Th1 phenotype of the b3a2-specific CD4⁺ T-cell clone. (a) Representative flow cytometry profiles of surface αβTCR, γδTCR, CD4, CD8, CD45RO, CD45RA, CD62L and CCR7 on SK cells. (b) Surface expression of chemokine receptors (CCR4, CXCR3, CRTh2, CCR6 and CCR8). (c) Expression of transcription factors involved in Th1 and Th2 differentiation. After SK cells were stimulated for 24 h with plate-bound anti-CD3 mAbs (10 μg/ml), T-bet and GATA3 mRNA levels were quantified. To induce the Th1 and Th2 cells used as controls, PBMCs were stimulated with plate-bound anti-CD3 mAbs (10 μg/ml) under Th1 conditions (IL-12 plus anti-IL-4 Ab) and Th2 conditions (IL-4 plus anti-IL-12 Ab), respectively.
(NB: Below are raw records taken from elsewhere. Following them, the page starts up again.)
===== src/rtl/stopwatch_pkg.sv =====
// Shared types, constants and helpers for the centisecond stopwatch core.
package stopwatch_pkg;

    localparam int unsigned T_W   = 14;
    localparam int unsigned T_MAX = 9999;

    localparam logic [1:0] MODE_UP_ZERO   = 2'b00;
    localparam logic [1:0] MODE_UP_PRESET = 2'b01;
    localparam logic [1:0] MODE_DN_MAX    = 2'b10;
    localparam logic [1:0] MODE_DN_PRESET = 2'b11;

    typedef enum logic [2:0] {
        LOAD,
        IDLE,
        RUN,
        PAUSE,
        DONE
    } state_t;

    typedef struct packed {
        logic [3:0] thousands;
        logic [3:0] hundreds;
        logic [3:0] tens;
        logic [3:0] ones;
    } bcd_t;

    // Seconds preset in centiseconds; out-of-range digits saturate at 9.
    function automatic logic [T_W-1:0] preset_value(input logic [3:0] d1, input logic [3:0] d0);
        logic [T_W-1:0] tens_s;
        logic [T_W-1:0] ones_s;
        tens_s = (d1 > 4'd9) ? T_W'(9) : T_W'(d1);
        ones_s = (d0 > 4'd9) ? T_W'(9) : T_W'(d0);
        return (tens_s * T_W'(1000)) + (ones_s * T_W'(100));
    endfunction

    function automatic bcd_t to_bcd(input logic [T_W-1:0] v);
        bcd_t b;
        b.thousands = 4'(v / T_W'(1000));
        b.hundreds  = 4'((v / T_W'(100)) % T_W'(10));
        b.tens      = 4'((v / T_W'(10)) % T_W'(10));
        b.ones      = 4'(v % T_W'(10));
        return b;
    endfunction

endpackage
**src/rtl/alu_pkg.sv**
```systemverilog
// alu_pkg
// Shared definitions for the ALU issue path:
//   - alu_op_t     : 4-bit ALU operation code. Bit3 inverts src1, bit2 inverts
//                    src2 and forces carry-in, bits[1:0] pick AND/OR/ADD/SLT.
//   - OP_* / FN_*  : MIPS opcode and R-type funct values understood here.
//   - issue_uop_t  : one decoded micro-op as it sits in the issue buffer.
//   - sign_ext16 / zero_ext16 : immediate widening helpers.
package alu_pkg;

  localparam int UOP_XLEN = 32;

  typedef enum logic [3:0] {
    ALU_AND = 4'b0000,
    ALU_OR  = 4'b0001,
    ALU_ADD = 4'b0010,
    ALU_SUB = 4'b0110,
    ALU_SLT = 4'b0111,
    ALU_NOR = 4'b1100
  } alu_op_t;

  localparam logic [5:0] OP_RTYPE = 6'h00;
  localparam logic [5:0] OP_BEQ   = 6'h04;
  localparam logic [5:0] OP_BNE   = 6'h05;
  localparam logic [5:0] OP_ADDI  = 6'h08;
  localparam logic [5:0] OP_ADDIU = 6'h09;
  localparam logic [5:0] OP_SLTI  = 6'h0A;
  localparam logic [5:0] OP_ANDI  = 6'h0C;
  localparam logic [5:0] OP_ORI   = 6'h0D;
  localparam logic [5:0] OP_LW    = 6'h23;
  localparam logic [5:0] OP_SW    = 6'h2B;

  localparam logic [5:0] FN_ADD  = 6'h20;
  localparam logic [5:0] FN_ADDU = 6'h21;
  localparam logic [5:0] FN_SUB  = 6'h22;
  localparam logic [5:0] FN_SUBU = 6'h23;
  localparam logic [5:0] FN_AND  = 6'h24;
  localparam logic [5:0] FN_OR   = 6'h25;
  localparam logic [5:0] FN_NOR  = 6'h27;
  localparam logic [5:0] FN_SLT  = 6'h2A;

  typedef struct packed {
    alu_op_t               alu_op;
    logic [UOP_XLEN-1:0]   src1;
    logic [UOP_XLEN-1:0]   src2;
    logic                  ovf_en;
    logic                  illegal;
  } issue_uop_t;

  function automatic logic [UOP_XLEN-1:0] sign_ext16(input logic [15:0] imm);
    return {{(UOP_XLEN-16){imm[15]}}, imm};
  endfunction

  function automatic logic [UOP_XLEN-1:0] zero_ext16(input logic [15:0] imm);
    return {{(UOP_XLEN-16){1'b0}}, imm};
  endfunction

endpackage

```
**src/rtl/alu_ctrl_decode.sv**
```systemverilog
// alu_ctrl_decode
// Purely combinational decode of a MIPS instruction into an issue micro-op.
// Ports:
//   opcode  : instruction[31:26]
//   funct   : instruction[5:0], only meaningful for R-type
//   imm16   : instruction[15:0]
//   rs_data : rs register value, always becomes src1
//   rt_data : rt register value, default src2
//   uop     : decoded micro-op {alu_op, src1, src2, ovf_en, illegal}
module alu_ctrl_decode
  import alu_pkg::*;
(
  input  logic [5:0]          opcode,
  input  logic [5:0]          funct,
  input  logic [15:0]         imm16,
  input  logic [UOP_XLEN-1:0] rs_data,
  input  logic [UOP_XLEN-1:0] rt_data,
  output issue_uop_t          uop
);

  // Start from the "undecodable" shape (ADD, src2 = rt, no trap) and let each
  // recognised encoding override only what differs. Unknown encodings keep
  // that shape with illegal set, so they still flow down the pipe and the
  // trap is raised where the op is consumed.
  always_comb begin
    uop         = '0;
    uop.alu_op  = ALU_ADD;
    uop.src1    = rs_data;
    uop.src2    = rt_data;
    uop.ovf_en  = 1'b0;
    uop.illegal = 1'b0;
    case (opcode)
      OP_RTYPE: begin
        case (funct)
          FN_ADD:  begin uop.alu_op = ALU_ADD; uop.ovf_en = 1'b1; end
          FN_ADDU: uop.alu_op = ALU_ADD;
          FN_SUB:  begin uop.alu_op = ALU_SUB; uop.ovf_en = 1'b1; end
          FN_SUBU: uop.alu_op = ALU_SUB;
          FN_AND:  uop.alu_op = ALU_AND;
          FN_OR:   uop.alu_op = ALU_OR;
          FN_NOR:  uop.alu_op = ALU_NOR;
          FN_SLT:  uop.alu_op = ALU_SLT;
          default: uop.illegal = 1'b1;
        endcase
      end
      OP_ADDI: begin
        uop.alu_op = ALU_ADD;
        uop.src2   = sign_ext16(imm16);
        uop.ovf_en = 1'b1;
      end
      OP_ADDIU, OP_LW, OP_SW: begin
        uop.alu_op = ALU_ADD;
        uop.src2   = sign_ext16(imm16);
      end
      OP_SLTI: begin
        uop.alu_op = ALU_SLT;
        uop.src2   = sign_ext16(imm16);
      end
      // Logical immediates are zero-extended, unlike the arithmetic ones.
      OP_ANDI: begin
        uop.alu_op = ALU_AND;
        uop.src2   = zero_ext16(imm16);
      end
      OP_ORI: begin
        uop.alu_op = ALU_OR;
        uop.src2   = zero_ext16(imm16);
      end
      // Branch compare: subtract rt from rs, result feeds the zero flag.
      OP_BEQ, OP_BNE: uop.alu_op = ALU_SUB;
      default: uop.illegal = 1'b1;
    endcase
  end

endmodule

```
**src/rtl/alu_issue_buffer.sv**
```systemverilog
// alu_issue_buffer
// Decodes incoming instructions and queues the resulting micro-ops in a
// DEPTH-entry FIFO feeding the combinational ALU.
// Ports:
//   clk, rst            : clock, asynchronous active-high reset
//   in_valid / in_ready : upstream handshake (in_ready is registered !full)
//   opcode, funct, imm16, rs_data, rt_data : instruction fields and operands
//   flush               : drop everything queued plus this cycle's input
//   out_valid / out_ready : downstream handshake on the head entry
//   alu_op, alu_src1, alu_src2, ovf_en, illegal : head micro-op, zero when empty
// XLEN must match alu_pkg::UOP_XLEN, since the queued struct is sized by it.
module alu_issue_buffer
  import alu_pkg::*;
#(
  parameter int DEPTH = 2,
  parameter int XLEN  = UOP_XLEN
) (
  input  logic            clk,
  input  logic            rst,
  input  logic            in_valid,
  output logic            in_ready,
  input  logic [5:0]      opcode,
  input  logic [5:0]      funct,
  input  logic [15:0]     imm16,
  input  logic [XLEN-1:0] rs_data,
  input  logic [XLEN-1:0] rt_data,
  input  logic            flush,
  output logic            out_valid,
  input  logic            out_ready,
  output logic [3:0]      alu_op,
  output logic [XLEN-1:0] alu_src1,
  output logic [XLEN-1:0] alu_src2,
  output logic            ovf_en,
  output logic            illegal
);

  localparam int         PW         = $clog2(DEPTH);
  localparam logic [PW:0] FULL_COUNT = (PW+1)'(DEPTH);

  issue_uop_t     dec_uop;
  issue_uop_t     mem [DEPTH];
  issue_uop_t     head;
  logic [PW-1:0]  wr_ptr;
  logic [PW-1:0]  rd_ptr;
  logic [PW:0]    count;
  logic [PW:0]    count_next;
  logic           push;
  logic           pop;

  alu_ctrl_decode u_decode (
    .opcode  (opcode),
    .funct   (funct),
    .imm16   (imm16),
    .rs_data (rs_data),
    .rt_data (rt_data),
    .uop     (dec_uop)
  );

  assign push      = in_valid && in_ready && !flush;
  assign pop       = out_valid && out_ready;
  assign out_valid = (count != '0);

  // Occupancy after this cycle's push/pop; a simultaneous push and pop
  // leaves it unchanged. Used both for count and the registered in_ready.
  always_comb begin
    count_next = count;
    case ({push, pop})
      2'b10:   count_next = count + (PW+1)'(1);
      2'b01:   count_next = count - (PW+1)'(1);
      default: count_next = count;
    endcase
  end

  // Pointer/count/ready state. Flush wins over any push or pop in the same
  // cycle; the head popped during a flush cycle is still taken downstream,
  // we simply forget everything afterwards. in_ready is kept as a flop so
  // the upstream stage sees a clean registered signal.
  always_ff @(posedge clk or posedge rst) begin
    if (rst) begin
      wr_ptr   <= '0;
      rd_ptr   <= '0;
      count    <= '0;
      in_ready <= 1'b1;
    end else if (flush) begin
      wr_ptr   <= '0;
      rd_ptr   <= '0;
      count    <= '0;
      in_ready <= 1'b1;
    end else begin
      if (push) wr_ptr <= wr_ptr + PW'(1);
      if (pop)  rd_ptr <= rd_ptr + PW'(1);
      count    <= count_next;
      in_ready <= (count_next != FULL_COUNT);
    end
  end

  // Entry storage carries no reset; validity is tracked purely by count.
  always_ff @(posedge clk) begin
    if (push) mem[wr_ptr] <= dec_uop;
  end

  // Head outputs are forced to zero whenever the buffer is empty so the ALU
  // never sees stale operands from an already-consumed entry.
  assign head     = mem[rd_ptr];
  assign alu_op   = out_valid ? 4'(head.alu_op) : 4'b0;
  assign alu_src1 = out_valid ? head.src1 : '0;
  assign alu_src2 = out_valid ? head.src2 : '0;
  assign ovf_en   = out_valid && head.ovf_en;
  assign illegal  = out_valid && head.illegal;

endmodule

```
The mRNA amounts (shown in a.u.) are normalized relative to the GAPDH mRNA amount. (d) Cytokine production by SK cells after 48-h stimulation with plate-bound control IgG or anti-CD3 mAbs (10 μg/ml). (c, d) Data shown are means±s.d. of triplicate cultures and are representative of three independent triplicate experiments. (e) PD-1 expression on SK. SK cells were stimulated with plate-bound control IgG or anti-CD3 mAbs (10 μg/ml) for 24 h. Staining histograms of PD-1 (solid line) and isotype-matched controls (dotted line) are shown. RFI is shown in the upper part of each panel. IL, interleukin; IgG, immunoglobulin G; IFN, interferon; mAbs, monoclonal antibodies; mRNA, messenger RNA; PBMCs, peripheral blood mononuclear cells; RFI, relative fluorescence intensity; Th, T helper; TCR, T-cell receptor.